## RECORDS FOR THIS TASK
[src/rtl/mux4_rr_arbiter.sv]
// mux4_rr_arbiter: round-robin owner of a shared 4:1 data mux.
// Grants one requester at a time, drives the mux select and forwards the
// owner's data to a single valid/ready downstream channel.
//
// Optional feature macro: MUX4_ARB_HOLD_LIMIT_EN
//   defined   -> a grant is released after HOLD_LIMIT accepted beats
//   undefined -> the owner keeps the grant until its request drops
//
// Handshake: a beat transfers on a rising clk edge when out_valid and
// out_ready are both high in the cycle before it; out_valid never depends
// on out_ready, and ack_s marks that transfer for the owning requester.

module mux4_rr_arbiter #(
    parameter int WIDTH      = 8,
    parameter int HOLD_LIMIT = 4
) (
    input  logic                 clk,
    input  logic                 rst,
    input  logic [3:0]           req_s,
    input  logic [4*WIDTH-1:0]   in_s,
    input  logic                 out_ready,
    output logic [3:0]           gnt_s,
    output logic [1:0]           sel_s,
    output logic [WIDTH-1:0]     out_s,
    output logic                 out_valid,
    output logic [3:0]           ack_s,
    output logic                 state_dbg
);

    typedef enum logic {
        IDLE  = 1'b0,
        GRANT = 1'b1
    } state_t;

    state_t     state;
    logic [1:0] ptr;

    logic       pick_found;
    logic [1:0] pick_idx;
    logic [1:0] cand;
    logic       beat;
    logic       release_now;

`ifdef MUX4_ARB_HOLD_LIMIT_EN
    localparam logic [7:0] HOLD_LIMIT_B = 8'(HOLD_LIMIT);
    logic [7:0] cnt;
    logic [7:0] cnt_inc;
`endif

    // Current FSM state for checkers: 1 while a requester owns the mux.
    assign state_dbg = (state == GRANT);

    // Data path: the registered select steers the shared mux.
    assign out_s     = in_s[sel_s*WIDTH +: WIDTH];
    assign out_valid = (state == GRANT) && req_s[sel_s];
    assign beat      = out_valid && out_ready;

    // Ack is one-hot on the owner, only in the cycle a beat transfers.
    always_comb begin
        ack_s        = 4'b0000;
        ack_s[sel_s] = beat;
    end

    // Round-robin pick: first set request scanning from ptr upward, mod 4.
    always_comb begin
        pick_found = 1'b0;
        pick_idx   = ptr;
        cand       = ptr;
        for (int k = 0; k < 4; k++) begin
            cand = ptr + 2'(k);
            if (!pick_found && req_s[cand]) begin
                pick_found = 1'b1;
                pick_idx   = cand;
            end
        end
    end

`ifdef MUX4_ARB_HOLD_LIMIT_EN
    // Release when the owner lets go, or when this beat reaches the limit.
    // Both at once still yields a single release.
    always_comb begin
        cnt_inc     = cnt + 8'd1;
        release_now = !req_s[sel_s] || (beat && (cnt_inc == HOLD_LIMIT_B));
    end
`else
    // Release only when the owner lets go; other requesters never preempt.
    always_comb begin
        release_now = !req_s[sel_s];
    end
`endif

    // Arbitration FSM with registered grant, select and priority pointer.
    always_ff @(posedge clk or posedge rst) begin
        if (rst) begin
            state <= IDLE;
            gnt_s <= 4'b0000;
            sel_s <= 2'd0;
            ptr   <= 2'd0;
`ifdef MUX4_ARB_HOLD_LIMIT_EN
            cnt   <= 8'd0;
`endif
        end else begin
            case (state)
                IDLE: begin
                    if (pick_found) begin
                        gnt_s <= 4'b0001 << pick_idx;
                        sel_s <= pick_idx;
                        state <= GRANT;
`ifdef MUX4_ARB_HOLD_LIMIT_EN
                        cnt   <= 8'd0;
`endif
                    end
                end
                GRANT: begin
                    if (release_now) begin
                        // sel_s keeps its value so out_s stays on the last owner.
                        gnt_s <= 4'b0000;
                        ptr   <= sel_s + 2'd1;
                        state <= IDLE;
                    end
`ifdef MUX4_ARB_HOLD_LIMIT_EN
                    else if (beat) begin
                        cnt <= cnt_inc;
                    end
`endif
                end
                default: begin
                    state <= IDLE;
                    gnt_s <= 4'b0000;
                end
            endcase
        end
    end

endmodule
[config.mk]
export PLATFORM = sky130hd
export DESIGN_NAME = mux4_rr_arbiter
export DESIGN_NICKNAME = d
export VERILOG_FILES = /design/src/rtl/mux4_rr_arbiter.sv
export SDC_FILE = /design/constraint.sdc
export NUM_CORES = 1
export LEC_CHECK = 0
export BUFFER_PORTS_ARGS = -buffer_cell sky130_fd_sc_hd__buf_4
export CAP_MARGIN = 20
export CORE_MARGIN = 4
export CORE_UTILIZATION = 39
export CTS_BUF_LIST = sky130_fd_sc_hd__clkbuf_8 sky130_fd_sc_hd__clkbuf_16
export CTS_CLUSTER_DIAMETER = 200
export CTS_CLUSTER_SIZE = 28
export DETAILED_ROUTE_END_ITERATION = 10
export PLACE_DENSITY = 0.79
export SLEW_MARGIN = 20
export SYNTH_ARGS = -nofsm -noshare
export SYNTH_HDL_FRONTEND = slang
export SYNTH_SLANG_ARGS = --single-unit
[constraint.sdc]
create_clock -name clk -period 1.82 [get_ports clk]
set_input_delay 0.364 -clock clk [delete_from_list [all_inputs] [get_ports clk]]
set_output_delay 0.364 -clock clk [all_outputs]
set_load 0.1 [all_outputs]
==> results of run 1 <==
## layout make-up
cell class                      count  area [um^2]  share of cell area [%]
Timing Repair Buffer               68          607                    41.2
Multi-Input combinational cell     51          533                    36.2
Sequential cell                     9          234                    15.9
Clock buffer                        3         41.3                    2.80
Tap cell                           25         31.3                    2.12
Inverter                            6         22.5                    1.53
Clock inverter                      1         5.00                   0.340
## per-stage QoR
step / hold WS, ns / TNS (ns) / cells / worst slack (ns)
6_report: 0.0969 / -2.66 / 163 / -0.267
5_1_grt: 0.113 / -3.55 / 163 / -0.302
4_1_cts: 0.0999 / -2.21 / 163 / -0.205
3_5_place_dp: 0.343 / -0.276 / 157 / -0.0667
3_3_place_gp: 0.339 / -0.185 / 157 / -0.0393
2_1_floorplan: 0.192 / -2.12 / 68 / -0.169
## cell usage in the layout (no fill, tap or decap)
cell type | netlist | final
sky130_fd_sc_hd__a32o_1 | 1 | 1
sky130_fd_sc_hd__mux2_2 | 2 | 2
sky130_fd_sc_hd__nand2b_4 | 0 | 1
sky130_fd_sc_hd__or2_1 | 1 | 1
sky130_fd_sc_hd__buf_4 | 0 | 54
sky130_fd_sc_hd__mux4_2 | 9 | 9
sky130_fd_sc_hd__clkinv_2 | 0 | 1
sky130_fd_sc_hd__inv_1 | 6 | 6
sky130_fd_sc_hd__and2_4 | 0 | 5
sky130_fd_sc_hd__dfrtp_2 | 0 | 1
sky130_fd_sc_hd__nor2_1 | 4 | 4
sky130_fd_sc_hd__a211o_1 | 1 | 1
sky130_fd_sc_hd__a21oi_1 | 1 | 1
sky130_fd_sc_hd__o21ai_0 | 4 | 4
sky130_fd_sc_hd__and3_4 | 0 | 1
sky130_fd_sc_hd__dfrtp_4 | 0 | 2
sky130_fd_sc_hd__nand2_1 | 3 | 3
sky130_fd_sc_hd__nor2b_1 | 2 | 2
sky130_fd_sc_hd__dfrtp_1 | 9 | 6
sky130_fd_sc_hd__and2_1 | 5 | 1
sky130_fd_sc_hd__clkbuf_8 | 0 | 3
sky130_fd_sc_hd__buf_12 | 0 | 5
sky130_fd_sc_hd__nor4_1 | 1 | 1
sky130_fd_sc_hd__nor3b_1 | 1 | 1
sky130_fd_sc_hd__o31ai_1 | 2 | 2
sky130_fd_sc_hd__ha_1 | 4 | 4
sky130_fd_sc_hd__buf_6 | 0 | 9
sky130_fd_sc_hd__a2111oi_1 | 0 | 1
sky130_fd_sc_hd__mux2_4 | 0 | 1
sky130_fd_sc_hd__nand2b_1 | 2 | 1
sky130_fd_sc_hd__a31o_1 | 1 | 1
sky130_fd_sc_hd__o211a_1 | 1 | 1
sky130_fd_sc_hd__a21boi_0 | 2 | 2
## how the worst max path moves through the flow
stage,endpoint,slack (ns),cells after the start
after floorplan,ack_s[0],-0.17,3
after global placement,ack_s[2],-0.04,5
after detailed placement,gnt_s[1],-0.07,6
after CTS,ack_s[1],-0.21,4
after global routing,ack_s[1],-0.30,4
final,ack_s[1],-0.27,4
## state kept, by name, summed over array words and instances, names as in the netlist
register	count
gnt_s	4
ptr	2
sel_s	2
state_dbg	1
## cells by family (layout without fill, tap and decap cells)
logic type / after synthesis / count (layout) / synth area share, %
adders and majority gates: 4 / 4 / 6.59
muxes: 12 / 12 / 31.1
and+or+nand+nor: 21 / 21 / 15.2
DFF: 9 / 9 / 29.7
AOI/OAI and AO/OA: 14 / 14 / 13.3
buffers and inverters: 8 / 78 / 4.12
## critical path, cell delays in order (launching register included)
cell and delay (ns):
sky130_fd_sc_hd__dfrtp_4 0.43, sky130_fd_sc_hd__mux4_2 0.54, sky130_fd_sc_hd__and3_4 0.21, sky130_fd_sc_hd__and2_4 0.15, sky130_fd_sc_hd__buf_12 0.16
## what timing repair did
item	4_1_cts	5_1_grt
setup buffers	2	0
pin swaps	0	0
resized for setup	27	3
endpoints found under the setup margin	14	18
## per-layer routing
layer	GRT usage, %	vias up	share of wire, %
li1	-	396	-
met1	33.3	437	37
met2	49.2	66	53
met3	4.58	3	9.6
met4	5.11	0	0.59
met5	0	-	0
==> metrics.txt, run 1 <==
# TYPE chip_impl_metric gauge
chip_impl_metric{name="global_route.usage.total",unit="%"} 26.9
chip_impl_metric{name="placed_area",unit="um^2"} 1300
chip_impl_metric{name="vias",unit=""} 902
chip_impl_metric{name="layout.core_utilization",unit="%"} 82.7
chip_impl_metric{name="detailedRoute.firstIterationViolations",unit=""} 21
chip_impl_metric{name="num_rows",unit=""} 15
chip_impl_info{name="critical_path_class",value="reg2out"} 1
chip_impl_metric{name="total_wire_length_after_detailed_routing",unit="mm"} 3.23
chip_impl_metric{name="worst_slew_margin_rel",unit="%"} 70.3
chip_impl_info{name="holdCritPathClass",value="in2async"} 1
chip_impl_metric{name="tritoncts.num_buffers",unit=""} 3
chip_impl_metric{name="reg2reg_depth",unit=""} 6
chip_impl_metric{name="clk_latency",unit="ns"} 0.23
chip_impl_metric{name="netlist.area_leader.share",unit="%"} 29.7
chip_impl_metric{name="antennaDiodeCount",unit=""} 0
chip_impl_metric{name="routed_wirelength_normalized_by_instance_count",unit="um"} 19.8
chip_impl_metric{name="die_w",unit="um"} 52.1
chip_impl_metric{name="critical_path_arrival",unit="ns"} 1.72
chip_impl_info{name="synthTopCellsByArea",value="sky130_fd_sc_hd__dfrtp_1, sky130_fd_sc_hd__mux4_2, sky130_fd_sc_hd__ha_1"} 1
chip_impl_metric{name="nNetsFinal",unit=""} 182
chip_impl_metric{name="period_needed",unit="ns"} 2.09
chip_impl_info{name="clockRootBuffer",value="sky130_fd_sc_hd__clkbuf_8"} 1
chip_impl_metric{name="critPathRequiredTime",unit="ns"} 1.46
chip_impl_metric{name="number_of_antenna_violations_at_the_first_check_in_global_routing",unit=""} 0
chip_impl_metric{name="pin_count_of_the_biggest_net_entering_global_routing",unit=""} 15
chip_impl_info{name="grt_setup_unrepaired",value="yes"} 1
chip_impl_metric{name="synth-edff-count",unit=""} 0
chip_impl_metric{name="via_per_inst",unit=""} 5.53
chip_impl_metric{name="grt_pass1_wl",unit="mm"} 5.22
chip_impl_metric{name="post-dp-hpwl",unit="mm"} 2.17
chip_impl_info{name="yosys_most_used_dff",value="sky130_fd_sc_hd__dfrtp_1"} 1
chip_impl_metric{name="first_global_vias",unit=""} 980
chip_impl_metric{name="stdcell_area",unit="um^2"} 1470
chip_impl_info{name="crit_start",value="sel_s[0]"} 1
chip_impl_metric{name="final_hold_violation_count",unit=""} 0
chip_impl_metric{name="drt_pass1_iterations",unit=""} 4
chip_impl_metric{name="finalWeightedCongestion",unit=""} 0.712
chip_impl_metric{name="cts_max_level",unit=""} 1
chip_impl_info{name="netlist_top_cells_count",value="sky130_fd_sc_hd__dfrtp_1, sky130_fd_sc_hd__mux4_2, sky130_fd_sc_hd__inv_1"} 1
chip_impl_metric{name="initial_utilization",unit="%"} 42.6
chip_impl_metric{name="fillers",unit=""} 108
chip_impl_metric{name="setup.reg_to_reg.worst_slack",unit="ns"} -0.18
chip_impl_metric{name="floorplan.io_pins",unit=""} 59
chip_impl_metric{name="final-setup-viol-count",unit=""} 16
chip_impl_metric{name="drt.antenna.violating_nets",unit=""} 0
chip_impl_info{name="cp-end-kind",value="primary output"} 1
chip_impl_metric{name="worst_slack",unit="ns"} -0.267
chip_impl_metric{name="synth.cell_area",unit="um^2"} 759
chip_impl_metric{name="grt.overflow.total",unit=""} 0
chip_impl_metric{name="yosysSeqAreaShare",unit="%"} 29.7
chip_impl_info{name="tritoncts_clock_tree",value="yes"} 1
chip_impl_metric{name="tightest_slew",unit="ns"} 0.445
chip_impl_metric{name="postSynth.asyncResetShare",unit="%"} 100
chip_impl_metric{name="synth.lib_cells_used.distinct",unit=""} 27
chip_impl_metric{name="clock_slew_at_the_register_clock_pins_of_the_worst_setup_and_hold_paths",unit="ns"} 0.05
chip_impl_metric{name="cp_max_fo",unit=""} 4
chip_impl_metric{name="ctsLongestPathBuffers",unit=""} 2
chip_impl_metric{name="die_h",unit="um"} 52.1
chip_impl_info{name="outcome",value="finished, violations left"} 1
chip_impl_metric{name="ctsHoldBuffers",unit=""} 0
chip_impl_metric{name="synth_seq_cells",unit=""} 9
chip_impl_metric{name="io_buffer_count",unit=""} 58
chip_impl_info{name="violations_in_the_final_reports",value="negative setup slack"} 1
chip_impl_metric{name="timing.final.max_slew_violations",unit=""} 0
chip_impl_metric{name="final.period_utilization",unit="%"} 115
chip_impl_metric{name="synthesis.area_per_instance",unit="um^2"} 11.2
chip_impl_info{name="r2r-start",value="sel_s[0]"} 1
chip_impl_info{name="critPathLaunchType",value="flop"} 1
chip_impl_metric{name="final.setup_skew",unit="ns"} 0.00406
chip_impl_info{name="synth_largest_area_cell",value="sky130_fd_sc_hd__dfrtp_1"} 1
chip_impl_metric{name="ys_warn_count",unit=""} 0
chip_impl_metric{name="max_freq",unit="MHz"} 479
chip_impl_metric{name="clock_sink_count",unit=""} 9
chip_impl_metric{name="drc_violations",unit=""} 0
chip_impl_metric{name="synthToLayoutAreaGrowth",unit="%"} 94.1
chip_impl_metric{name="core",unit="um^2"} 1780
chip_impl_metric{name="drive_above_1_share",unit="%"} 68.1
chip_impl_metric{name="synth_cells",unit=""} 68
chip_impl_metric{name="max_cap_viol_count",unit=""} 0
chip_impl_info{name="regToRegEndpoint",value="gnt_s[1]"} 1
chip_impl_metric{name="die-area",unit="um^2"} 2720
chip_impl_metric{name="syn_nets",unit=""} 111
Power of run 1 is not shown: default switching activity piles up to over one toggle a cycle in this logic, so the estimate is an artifact.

## WORK REQUIRED
Which lines of the data hold the string "stage"? Return each of them.

## TASK RESPONSE
## per-stage QoR
stage,endpoint,slack (ns),cells after the start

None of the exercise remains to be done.